Вставать по-прежнему не спешили, в кои-то веки довелось выспаться, отдохнуть по-настоящему, да еще в такой благодати. Лежали, смотрели бездумно в потолок. Вадим с Герой закурили, пускали вверх белые колечки.
Первым не выдержал, покинул кровать Гера. Залеживание — не для него занятие. Либо он отроду был такой, либо постоянно испытывал над собой дамоклов меч, соблазн выпивки, и всегда старался его заглушить. Как бы там ни было, но Гера и часу не мог вытерпеть без дела.
— Проходи, Герасим… Как тебя по батюшке-то?
— Васильевич.
— Проходи, Герасим Василич, — встретила его бабка, когда он, умывшись и пригладив свои редкие пегие волосы, заглянул на кухню. — Садись вот сюды, бери горяченьких… Молочко вот, сметанкой замакивай. В городе-то небось и блинов не видите?
— Таких, чтобы с жару… нет, конечно. В столовке подадут холодные, ни вкуса, ни запаха в них.
— А куды бабы-те ваши смотрят? Че ж оне вас не потчуют, не порадуют?.. Иль у них нынче одна забота, ноготки красить да холки ростить? — Раздался шипящий, звучный взрыв — бабка линула яичной болтушки на сковородку. — Семья-то, Герасим Василич, есть?
— Семья-то есть.

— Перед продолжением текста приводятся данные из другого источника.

File: config.mk
export PLATFORM = sky130hd
export DESIGN_NAME = priority_irq_encoder
export DESIGN_NICKNAME = d
export VERILOG_FILES = /design/src/rtl/priority_irq_encoder.sv
export SDC_FILE = /design/constraint.sdc
export NUM_CORES = 1
export LEC_CHECK = 0
export BUFFER_PORTS_ARGS = -buffer_cell sky130_fd_sc_hd__buf_2
export CORE_MARGIN = 1
export CORE_UTILIZATION = 45
export CTS_BUF_LIST = sky130_fd_sc_hd__clkbuf_8
export CTS_CLUSTER_DIAMETER = 60
export DETAILED_ROUTE_END_ITERATION = 6
export PLACE_DENSITY = 0.8
export SYNTH_ARGS = -nofsm -noshare
export SYNTH_HDL_FRONTEND = slang
export SYNTH_SLANG_ARGS = --single-unit
File: constraint.sdc
create_clock -name iClk -period 1.8 [get_ports iClk]
set_input_delay 0.36 -clock iClk [delete_from_list [all_inputs] [get_ports iClk]]
set_output_delay 0.36 -clock iClk [all_outputs]
set_load 0.02 [all_outputs]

Да только не живет она со мной. Алименты плачу.
— Как же ты один-то? — засокрушалась бабка. — Это ведь хужее, чем у меня даже… от деток оторвали.
— Разве такое расскажешь, — силился с ответом, искал подходящие слова Гера. — Ну, что-то не поглянулось моей во мне… Ну, слово за слово, ругаться начали… не стало, короче, согласья в доме. Я выпивать начал, она еще больше лютует… Ушел я от них, сынов стыжусь… Двое их у меня, один уж в девятый класс ходит.
— Ой, горемышный, ой… вот беда-то. Вот ведь че бабы-те делают. Какого мужика испортили. Да я бы за таким и забот не знала. Вот ведь, че оне нынче понимают?